File: config.mk
export PLATFORM = sky130hd
export DESIGN_NAME = vrf_operand_fetch
export DESIGN_NICKNAME = d
export VERILOG_FILES = /design/src/rtl/vrf_operand_fetch.sv
export SDC_FILE = /design/constraint.sdc
export NUM_CORES = 1
export LEC_CHECK = 0
export CORE_AREA = 2 2 284 286
export CTS_CLUSTER_DIAMETER = 100
export DETAILED_ROUTE_END_ITERATION = 16
export DIE_AREA = 0 0 286 288
export GPL_TIMING_DRIVEN = 0
export HOLD_SLACK_MARGIN = 0.05
export SYNTH_ARGS = -nofsm -noshare
export SYNTH_HDL_FRONTEND = slang
export SYNTH_SLANG_ARGS = --single-unit
export TNS_END_PERCENT = 1
File: constraint.sdc
create_clock -name clk_i -period 2.3 [get_ports clk_i]
set_clock_uncertainty 0.05 [all_clocks]
set_input_delay 0.23 -clock clk_i [delete_from_list [all_inputs] [get_ports clk_i]]
set_output_delay 0.23 -clock clk_i [all_outputs]
set_load 0.005 [all_outputs]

_DESCRIPTION OF THE TASK_.
Filter the listing by the string "constraint"; copy each matching line.

_EXERCISE ANSWER_.
export SDC_FILE = /design/constraint.sdc
File: constraint.sdc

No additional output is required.